Dataset excerpts =>

$ cat config.mk
export PLATFORM = sky130hd
export DESIGN_NAME = gbmr_responder
export DESIGN_NICKNAME = d
export VERILOG_FILES = /design/src/verilog/gbmr_pkg.sv /design/src/verilog/gbmr_byte_if.sv /design/src/verilog/gbmr_responder.sv /design/src/verilog/gbmr_pin_sync.sv
export SDC_FILE = /design/constraint.sdc
export NUM_CORES = 1
export LEC_CHECK = 0
export BUFFER_PORTS_ARGS = -buffer_cell sky130_fd_sc_hd__buf_4
export CORE_ASPECT_RATIO = 1.2
export CORE_MARGIN = 4
export CORE_UTILIZATION = 55
export CTS_BUF_LIST = sky130_fd_sc_hd__clkbuf_8
export CTS_CLUSTER_SIZE = 20
export DETAILED_ROUTE_END_ITERATION = 8
export PLACE_DENSITY = 0.84
export SYNTH_ARGS = -nofsm -noshare
export SYNTH_HDL_FRONTEND = slang
export SYNTH_HIERARCHICAL = 1
export SYNTH_SLANG_ARGS = --single-unit
export TNS_END_PERCENT = 100
$ cat constraint.sdc
create_clock -name ref_clk_i -period 3.8 [get_ports ref_clk_i]
set_input_delay 0.57 -clock ref_clk_i [delete_from_list [all_inputs] [get_ports ref_clk_i]]
set_output_delay 0.57 -clock ref_clk_i [all_outputs]
set_load 0.01 [all_outputs]
$ cat src/verilog/gbmr_pkg.sv
package gbmr_pkg;
    // interface message codes seen with attention true (7-bit)
    localparam logic [6:0] GBMR_CMD_GTL = 7'h01;
    localparam logic [6:0] GBMR_CMD_SDC = 7'h04;
    localparam logic [6:0] GBMR_CMD_GET = 7'h08;
    localparam logic [6:0] GBMR_CMD_LLO = 7'h11;
    localparam logic [6:0] GBMR_CMD_DCL = 7'h14;
    localparam logic [6:0] GBMR_CMD_SPE = 7'h18;
    localparam logic [6:0] GBMR_CMD_SPD = 7'h19;
    localparam logic [6:0] GBMR_CMD_UNL = 7'h3f;
    localparam logic [6:0] GBMR_CMD_UNT = 7'h5f;
    // address group field layout
    localparam logic [1:0] GBMR_GRP_LISTEN = 2'h1;
    localparam logic [1:0] GBMR_GRP_TALK   = 2'h2;
    localparam int         GBMR_GRP_HI     = 6;
    localparam int         GBMR_GRP_LO     = 5;
    localparam int         GBMR_ADR_HI     = 4;
    // data bytes of interest
    localparam logic [7:0] GBMR_CH_LF    = 8'h0a;
    localparam logic [7:0] GBMR_CH_CR    = 8'h0d;
    localparam logic [7:0] GBMR_CH_SP    = 8'h20;
    localparam logic [7:0] GBMR_CH_COMMA = 8'h2c;
    localparam logic [7:0] GBMR_CH_SEMI  = 8'h3b;
    localparam logic [7:0] GBMR_CH_I     = 8'h49;
    localparam logic [7:0] GBMR_CH_P     = 8'h50;
    // synchroniser depth for pin inputs
    localparam int         GBMR_SYNC_N   = 3;
endpackage : gbmr_pkg

$ cat src/verilog/gbmr_byte_if.sv
`timescale 1ns/100ps
`default_nettype none
// accepted byte from the pin front end to the decoder
interface gbmr_byte_if;
    logic       stb;
    logic       atn;
    logic       eoi;
    logic       ren;
    logic [7:0] data;
    modport src (output stb, output atn, output eoi, output ren, output data);
    modport dst (input stb, input atn, input eoi, input ren, input data);
endinterface : gbmr_byte_if
`default_nettype wire

$ cat src/verilog/gbmr_responder.sv
`timescale 1ns/100ps
`default_nettype none
// Summary of operation
// - device clear of either kind acts only in remote control
// - selected clear needs listener role; universal clear acts in any addressed state
// - accepted clear presets instrument settings, bus interface state untouched
// - own listen address: become listener, go remote if remote enable true, drop talker
// - own talk address: become talker, drop listener
// - another device's talk address drops our talker role
// - local lockout disables local key; cleared by remote enable false
// - serial poll enable: poll mode, talker sends status byte
// - serial poll disable: idle, talker sends measurement data
// - go to local while listener returns to local control
// - untalk drops talker; unlisten drops listener; addressed lamp lit while talker or listener
// - commands run together; commas, spaces, semicolons ignored
// - six terminators recognised, including any last byte with end
// - two-character preset command restores power-up settings
// - attention-false bytes are device commands, only when listener
// - unsupported interface messages are handshaken and ignored
module gbmr_responder
    import gbmr_pkg::*;
(
    // clock and reset
    input  wire logic       ref_clk_i,
    input  wire logic       reset_n_i,
    // bus pins
    input  wire logic       dav_i,
    input  wire logic       atn_i,
    input  wire logic       eoi_i,
    input  wire logic       ren_i,
    input  wire logic [7:0] dio_i,
    // address switch
    input  wire logic [4:0] addr_sw_i,
    // instrument side
    input  wire logic       meas_busy_i,
    output var  logic       listener_o,
    output var  logic       talker_o,
    output var  logic       remote_o,
    output var  logic       lockout_o,
    output var  logic       local_key_en_o,
    output var  logic       addr_lamp_o,
    output var  logic       send_status_o,
    output var  logic       send_data_o,
    output var  logic       preset_o,
    output var  logic       trigger_o,
    output var  logic       cmd_stb_o,
    output var  logic [7:0] cmd_byte_o,
    output var  logic       end_of_string_o
);
    import gbmr_pkg::*;

    gbmr_byte_if bif ();

    gbmr_pin_sync u_sync (
        .ref_clk_i (ref_clk_i),
        .reset_n_i (reset_n_i),
        .dav_i     (dav_i),
        .atn_i     (atn_i),
        .eoi_i     (eoi_i),
        .ren_i     (ren_i),
        .dio_i     (dio_i),
        .byte_o    (bif.src)
    );

    typedef enum logic [1:0] {
        GBMR_PS_IDLE = 2'b00,
        GBMR_PS_I    = 2'b01,
        GBMR_PS_CR   = 2'b10
    } gbmr_parse_e;

    typedef struct packed {
        logic        lstn;
        logic        talk;
        logic        rem;
        logic        llo;
        logic        spms;
        logic        preset;
        logic        trig;
        logic        cstb;
        logic [7:0]  cbyte;
        logic        eos;
        gbmr_parse_e ps;
    } gbmr_state_s;

    gbmr_state_s st_reg, st_next;

    // address match helper, used for the listen group only; talk group compares inline
    function automatic logic gbmr_addr_hit(input logic [7:0] b, input logic [1:0] grp,
                                           input logic [4:0] sw);
        gbmr_addr_hit = (b[GBMR_GRP_HI:GBMR_GRP_LO] == grp) && (b[GBMR_ADR_HI:0] == sw);
    endfunction : gbmr_addr_hit

    logic [6:0] cmd;
    logic       is_sep;
    assign cmd    = bif.data[6:0];
    assign is_sep = (bif.data == GBMR_CH_COMMA) || (bif.data == GBMR_CH_SP)
                  || (bif.data == GBMR_CH_SEMI);

    // interface message and data byte decode
    always_comb begin
        st_next        = st_reg;
        st_next.preset = 1'b0;
        st_next.trig   = 1'b0;
        st_next.cstb   = 1'b0;
        st_next.eos    = 1'b0;
        if (!bif.ren) begin
            st_next.rem = 1'b0;
            st_next.llo = 1'b0;
        end
        if (bif.stb && bif.atn) begin
            if (gbmr_addr_hit(bif.data, GBMR_GRP_LISTEN, addr_sw_i)) begin
                st_next.lstn = 1'b1;
                st_next.talk = 1'b0;
                st_next.rem  = bif.ren;
            end else if (bif.data[GBMR_GRP_HI:GBMR_GRP_LO] == GBMR_GRP_TALK
                         && cmd != GBMR_CMD_UNT) begin
                // own talk address takes talker; any other drops it
                st_next.talk = (bif.data[GBMR_ADR_HI:0] == addr_sw_i);
                if (bif.data[GBMR_ADR_HI:0] == addr_sw_i) begin
                    st_next.lstn = 1'b0;
                end
            end else begin
                case (cmd)
                    GBMR_CMD_LLO: st_next.llo = 1'b1;
                    GBMR_CMD_DCL: st_next.preset = st_reg.rem;
                    GBMR_CMD_SDC: st_next.preset = st_reg.rem && st_reg.lstn;
                    GBMR_CMD_SPE: st_next.spms = 1'b1;
                    GBMR_CMD_SPD: st_next.spms = 1'b0;
                    GBMR_CMD_GET: st_next.trig = st_reg.lstn && !meas_busy_i;
                    GBMR_CMD_GTL: begin
                        if (st_reg.lstn) begin
                            st_next.rem = 1'b0;
                        end
                    end
                    GBMR_CMD_UNT: st_next.talk = 1'b0;
                    GBMR_CMD_UNL: st_next.lstn = 1'b0;
                    default: ; // handshaken elsewhere, no action
                endcase
            end
        end else if (bif.stb && st_reg.lstn) begin
            // terminator detection; a held CR waits for LF
            if (bif.data == GBMR_CH_LF || bif.eoi) begin
                st_next.eos = 1'b1;
                st_next.ps  = GBMR_PS_IDLE;
            end else if (bif.data == GBMR_CH_CR) begin
                st_next.ps = GBMR_PS_CR;
            end
            // command bytes pass on; separators dropped
            if (!is_sep && bif.data != GBMR_CH_LF && bif.data != GBMR_CH_CR) begin
                st_next.cstb  = 1'b1;
                st_next.cbyte = bif.data;
            end
            case (st_reg.ps)
                GBMR_PS_I: begin
                    if (bif.data == GBMR_CH_P) begin
                        st_next.preset = 1'b1;
                    end
                end
                default: ;
            endcase
            if (!st_next.eos && bif.data == GBMR_CH_I) begin
                st_next.ps = GBMR_PS_I;
            end else if (!st_next.eos && bif.data != GBMR_CH_CR && !is_sep) begin
                st_next.ps = GBMR_PS_IDLE;
            end
        end
    end

    always_ff @(posedge ref_clk_i) begin
        if (!reset_n_i) begin
            st_reg <= '0;
        end else begin
            st_reg <= st_next;
        end
    end

    // registered outputs; preset leaves bus roles untouched
    always_comb begin
        listener_o      = st_reg.lstn;
        talker_o        = st_reg.talk;
        remote_o        = st_reg.rem;
        lockout_o       = st_reg.llo;
        local_key_en_o  = !st_reg.llo;
        addr_lamp_o     = st_reg.lstn || st_reg.talk;
        send_status_o   = st_reg.talk && st_reg.spms;
        send_data_o     = st_reg.talk && !st_reg.spms;
        preset_o        = st_reg.preset;
        trigger_o       = st_reg.trig;
        cmd_stb_o       = st_reg.cstb;
        cmd_byte_o      = st_reg.cbyte;
        end_of_string_o = st_reg.eos;
    end

    // clear needs remote control
    a_clear_remote: assert property (@(posedge ref_clk_i) disable iff (!reset_n_i)
        (bif.stb && bif.atn && cmd == GBMR_CMD_DCL && !st_reg.rem && bif.ren) |=> !preset_o)
        else $error("clear acted outside remote");
    // selected clear needs listener
    a_sdc_listen: assert property (@(posedge ref_clk_i) disable iff (!reset_n_i)
        (bif.stb && bif.atn && cmd == GBMR_CMD_SDC)
        |=> preset_o == ($past(st_reg.rem) && $past(st_reg.lstn)))
        else $error("selected clear gating wrong");
    // own listen address
    a_listen_addr: assert property (@(posedge ref_clk_i) disable iff (!reset_n_i)
        (bif.stb && bif.atn && bif.data[6:0] == {GBMR_GRP_LISTEN, addr_sw_i})
        |=> listener_o && !talker_o && remote_o == $past(bif.ren))
        else $error("listen address not taken");
    // own talk address
    a_talk_addr: assert property (@(posedge ref_clk_i) disable iff (!reset_n_i)
        (bif.stb && bif.atn && bif.data[6:0] == {GBMR_GRP_TALK, addr_sw_i})
        |=> talker_o && !listener_o)
        else $error("talk address not taken");
    // other talk address
    a_other_talk: assert property (@(posedge ref_clk_i) disable iff (!reset_n_i)
        (bif.stb && bif.atn && bif.data[6:5] == 2'b10 && bif.data[4:0] != addr_sw_i) |=> !talker_o)
        else $error("talker kept after other talk");
    // lockout
    a_lockout: assert property (@(posedge ref_clk_i) disable iff (!reset_n_i)
        (bif.stb && bif.atn && cmd == GBMR_CMD_LLO && bif.ren) |=> !local_key_en_o)
        else $error("lockout ignored");
    // poll mode
    a_poll_mode: assert property (@(posedge ref_clk_i) disable iff (!reset_n_i)
        (bif.stb && bif.atn && cmd == GBMR_CMD_SPE)
        |=> send_status_o == talker_o && !send_data_o)
        else $error("status and data both sent");
    // unlisten
    a_unlisten: assert property (@(posedge ref_clk_i) disable iff (!reset_n_i)
        (bif.stb && bif.atn && cmd == GBMR_CMD_UNL) |=> !listener_o)
        else $error("unlisten ignored");
    // trigger
    a_trigger: assert property (@(posedge ref_clk_i) disable iff (!reset_n_i)
        trigger_o |-> $past(st_reg.lstn) && !$past(meas_busy_i))
        else $error("trigger not gated");
endmodule : gbmr_responder
`default_nettype wire

$ cat src/verilog/gbmr_pin_sync.sv
`timescale 1ns/100ps
`default_nettype none
// synchronises bus pins and emits one strobe per data-valid rising edge
module gbmr_pin_sync
    import gbmr_pkg::*;
(
    // clock and reset
    input  wire logic  ref_clk_i,
    input  wire logic  reset_n_i,
    // raw bus pins
    input  wire logic  dav_i,
    input  wire logic  atn_i,
    input  wire logic  eoi_i,
    input  wire logic  ren_i,
    input  wire logic [7:0] dio_i,
    // synchronised byte
    gbmr_byte_if.src   byte_o
);
    typedef struct packed {
        logic [GBMR_SYNC_N-1:0] dav;
        logic [GBMR_SYNC_N-1:0] atn;
        logic [GBMR_SYNC_N-1:0] eoi;
        logic [GBMR_SYNC_N-1:0] ren;
        logic                   dav_q;
    } gbmr_sync_s;
    gbmr_sync_s st_reg, st_next;

    // shift chains; a data-valid level counts once stages two and three agree, other flags use stage three alone
    always_comb begin
        st_next     = st_reg;
        st_next.dav = {st_reg.dav[1:0], dav_i};
        st_next.atn = {st_reg.atn[1:0], atn_i};
        st_next.eoi = {st_reg.eoi[1:0], eoi_i};
        st_next.ren = {st_reg.ren[1:0], ren_i};
        if (st_reg.dav[2] == st_reg.dav[1]) begin
            st_next.dav_q = st_reg.dav[2];
        end
    end

    always_ff @(posedge ref_clk_i) begin
        if (!reset_n_i) begin
            st_reg <= '0;
        end else begin
            st_reg <= st_next;
        end
    end

    // data and flags are stable while data-valid is high
    assign byte_o.stb  = (st_reg.dav[2] == st_reg.dav[1]) && st_reg.dav[2] && !st_reg.dav_q;
    assign byte_o.atn  = st_reg.atn[2];
    assign byte_o.eoi  = st_reg.eoi[2];
    assign byte_o.ren  = st_reg.ren[2];
    assign byte_o.data = dio_i;
endmodule : gbmr_pin_sync
`default_nettype wire

# == Word-level counts from Yosys, hierarchy flattened ==
# Cells that the tools add are included.
# classes
n_reduce_logical,36
eq_ne,25
muxes,27
bitwise,6
# op_table
operator,n
"equality test 7 x 5 -> 1 bit, second input constant",4
"equality test 8 x 6 -> 1 bit, second input constant",3
"equality test 8 x 4 -> 1 bit, second input constant",2
"equality test 8 x 7 -> 1 bit, second input constant",2
"!= test 8 x 4 -> 1 bit, second input constant",2
logical AND 1 bit,15
2-to-1 mux 1 bit,14
2-to-1 mux 2 bit,6
2-to-1 mux 9 bit,1
AND reduction 3 bit,3
"equality test 7 x 1 -> 1 bit, second input constant",1
"equality test 7 x 3 -> 1 bit, second input constant",1
"equality test 7 x 4 -> 1 bit, second input constant",1
"equality test 7 x 6 -> 1 bit, second input constant",1
"equality test 7 bit, second input constant",1
"!= test 7 bit, second input constant",1
logical NOT 1 bit,6
2-to-1 mux 3 bit,2
NOT 1 bit,6
nonzero test 3 bit,2
equality test 5 bit,1
2-to-1 mux 5 bit,1
OR reduction 5 bit,1
"equality test 2 x 1 -> 1 bit, second input constant",2
11 further kinds,15
# word_totals
input_bits,20
register_bits,32
output_inout_bits,20
wordCells,110

# == Depth between registers and ports, before layout ==
# Gate-level depths: netlist (run 1).
# depth
depth_word,11
ltp_mapped,7

# == By module ==
# Netlist (run 1), hierarchy kept.
# by_module_without_submodules
module,area_each_um2,instances,seq_area_each_um2,cells_per_inst
gbmr_responder,1171.1,1,380.4,138
gbmr_pin_sync,452.9,1,260.2,38

# == Worst setup path after synthesis (run 1) ==
# No wires, ideal clock.
# synth_timing
path_kind,in2reg
startpoint,input dio_i[1]
endpoint,"register st_reg, in the netlist lockout_o"
setup_time_ns,0.065
path_slack_ns,1.861
arrival_ns,1.873
cell_stages,6
n_path_buf,2
cell_sequence,buf_4 buf_2 nand2b_1 or4b_1 o2bb2a_2 nor2b_1
# synth_via
elab_chain_cells,5
elab_cells_between_ends,9
classes_between,3 x eq/ne; 4 x mux; 2 x reduce/logical
# synth_lines
element,line_no,rtl
from (decl),gbmr_responder.sv:31,"input wire logic [7:0] dio_i,"
equality test 7 x 5 -> 1 bit / != test 7 bit (equally long branches),"gbmr_responder.sv:123, gbmr_responder.sv:116",
2-to-1 mux 1 bit / logical AND 1 bit (equally long branches),"gbmr_responder.sv:123, gbmr_responder.sv:116",
2-to-1 mux 5 bit,gbmr_responder.sv:115,end else if (bif.data[GBMR_GRP_HI:GBMR_GRP_LO] == GBMR_GRP_TALK
2-to-1 mux 4 bit (*),gbmr_responder.sv:111,"if (gbmr_addr_hit(bif.data, GBMR_GRP_LISTEN, addr_sw_i)) begin"
2-to-1 mux 3 bit (*),gbmr_responder.sv:110,if (bif.stb && bif.atn) begin
to (signal assigned),gbmr_responder.sv:173,st_reg <= st_next;
to (decl),gbmr_responder.sv:85,"gbmr_state_s st_reg, st_next;"
# Mark *: on every way between the ends. The rest lies on a longest branch, timed or not.
# A chain may end at the register's enable or synchronous reset.

# == Final worst setup path (run 1) ==
# layout_timing
startpoint,register u_sync/st_reg[12] (netlist name)
endpoint,"register st_reg, in the netlist preset_o"
# layout_via
elab_chain_cells,6
elab_cells_between_ends,7
classes_between,1 x eq/ne; 2 x mux; 4 x reduce/logical
# layout_lines
element,line_no,rtl
from (decl),gbmr_pin_sync.sv:26,"gbmr_sync_s st_reg, st_next;"
from (signal assigned),gbmr_pin_sync.sv:44,st_reg <= st_next;
equality test 1 bit,gbmr_pin_sync.sv:49,assign byte_o.stb = (st_reg.dav[2] == st_reg.dav[1]) && st_reg.dav[2] && !st_reg.dav_q;
logical AND 1 bit (*) (2 in series),gbmr_pin_sync.sv:49,
via bif.stb,gbmr_byte_if.sv:5,logic stb;
logical AND 1 bit,gbmr_responder.sv:140,end else if (bif.stb && st_reg.lstn) begin
2-to-1 mux 1 bit,gbmr_responder.sv:140,
2-to-1 mux 1 bit (*),gbmr_responder.sv:110,
# The timed path passes the listed nets; every way through them passes the cells marked *.

==> insert_results.sql, run 1 <==
INSERT INTO impl_metrics (metric_group, metric, value, unit) VALUES
('run_status', 'run_status', 'finished clean', ''),
('synth', 'netlist.area_leader.share', '39.4', '%'),
('grt', 'grt_pass1_vias', '1192', ''),
('setup_path', 'critPathLaunchType', 'flip-flop', ''),
('synth', 'mappedNetlistArea', '0.00162', 'mm²'),
('setup_path', 'worstSetupPathType', 'reg2reg', ''),
('synth', 'postSynthRegisterBits', '32', ''),
('cts', 'clkSinkCount', '32', ''),
('sta', 'post-route-period-util', '55.0', '%'),
('cts', 'tritoncts.num_buffers', '5', ''),
('floorplan', 'fp.dieH', '67.5', 'µm'),
('cts', 'clk_latency', '0.28', 'ns'),
('drt', 'detail_route.wirelength', '3180', 'µm'),
('setup_path', 'timing_startpoint_of_the_critical_path', 'u_sync/st_reg[12]$_SDFF_PN0_', ''),
('power_and_ir_drop', 'power.share.sequential', '51.7', '%'),
('sta', 'unrepaired_setup_endpoints_after_global_routing', 'false', ''),
('min_path', 'worst_hold_path_type', 'reg2reg', ''),
('floorplan', 'std_cell_rows', '21', ''),
('sta', 'setup-violations-final', '0', ''),
('synth', 'share_of_synthesized_area_occupied_by_flip_flops_and_latches', '39.4', '%'),
('setup_path', 'worst-r2r-cell-count', '6', ''),
('drt', 'drtPass1Iterations', '4', ''),
('setup_path', 'r2r-end', 'preset_o$_SDFF_PN0_', ''),
('synth', 'synth_compound_gate_area_share', '8.63', '%'),
('power_and_ir_drop', 'powerDensity', '352', 'mW/mm²'),
('setup_path', 'data_required_time_of_the_critical_path', '4.02', 'ns'),
('synth', 'synth.largest_area_cell', 'dfxtp_1', ''),
('sta', 'period_minus_slack', '2.09', 'ns'),
('drt', 'routed_via_density', '5.39', ''),
('grt', 'initial_antenna_violation_count', '0', ''),
('grt', 'grtUsageTotal', '17.9', '%'),
('layout', 'finish.instance_area', '0.00188', 'mm²'),
('cts', 'post_cts.resized_instances', '0', ''),
('floorplan', 'initial_core_utilization', '57.8', '%'),
('setup_path', 'critPathMaxFanout', '6', ''),
('cts', 'cts_hold_buffers', '0', ''),
('synth', 'post_synth_xor_area_fraction', '2.70', '%'),
('layout', 'stdcell_count', '231', ''),
('cts', 'ctsLongestPathBuffers', '2', ''),
('synth', 'yosys.cell_count.top_type', 'dfxtp_1', ''),
('power_and_ir_drop', 'total_power', '662', 'µW'),
('setup_path', 'rr_startpoint', 'u_sync/st_reg[12]$_SDFF_PN0_', ''),
('drt', 'detailroute.via_count', '1244', ''),
('drt', 'detail_route.wl_per_cell', '13.8', 'µm'),
('floorplan', 'coreArea', '0.00281', 'mm²'),
('power_and_ir_drop', 'p_clk_share', '39.6', '%'),
('drt', 'final_antenna_net_count', '0', ''),
('synth', 'synth.cells.most_frequent', 'dfxtp_1 (32), nand2_1 (23), buf_4 (17)', ''),
('grt', 'grt_start_max_net_pins', '40', ''),
('synth', 'synth_simple_gate_area_share', '30.4', '%'),
('cts', 'clock_tree.htree_level_count', '2', ''),
('synth', 'adder_and_majority_gate_portion_of_the_synthesized_area', '0.770', '%'),
('synth', 'syn_area_per_cell', '9.23', 'µm²'),
('floorplan', 'io_pins', '40', ''),
('synth', 'ys_async_sr_fraction', '0', '%'),
('sta', 'sum_of_negative_setup_slack', '0', 'ns'),
('setup_path', 'critical_path.endpoint_type', 'flip-flop', ''),
('synth', 'synth_nets', '197', ''),
('layout', 'layout_net_count', '217', ''),
('synth', 'synthTopCellsByArea', 'dfxtp_1 (39%), buf_4 (7.9%), mux2i_1 (6.8%), nand2_1 (5.3%), and2_2 (4.2%)', ''),
('power_and_ir_drop', 'sw_frac_of_total', '22.7', '%'),
('place', 'place_inst', '223', ''),
('power_and_ir_drop', 'combinationalPowerShare', '8.7', '%'),
('grt', 'grt_pass1_wl', '5260', 'µm'),
('cts', 'post_cts.repair.setup_buffers', '0', ''),
('sta', 'drv_slew', '0', ''),
('power_and_ir_drop', 'worst_ir_drop_vdd', '0.390', 'mV'),
('place', 'placed_area', '0.00179', 'mm²'),
('drt', 'drt_iter0_markers', '45', ''),
('place', 'port_buffers', '39', ''),
('sta', 'skew', '0.00229', 'ns');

What this task involves =>
Which lines in the records above contain the word "taken"? Return each of them.

Solved problem =>
        else $error("listen address not taken");
        else $error("talk address not taken");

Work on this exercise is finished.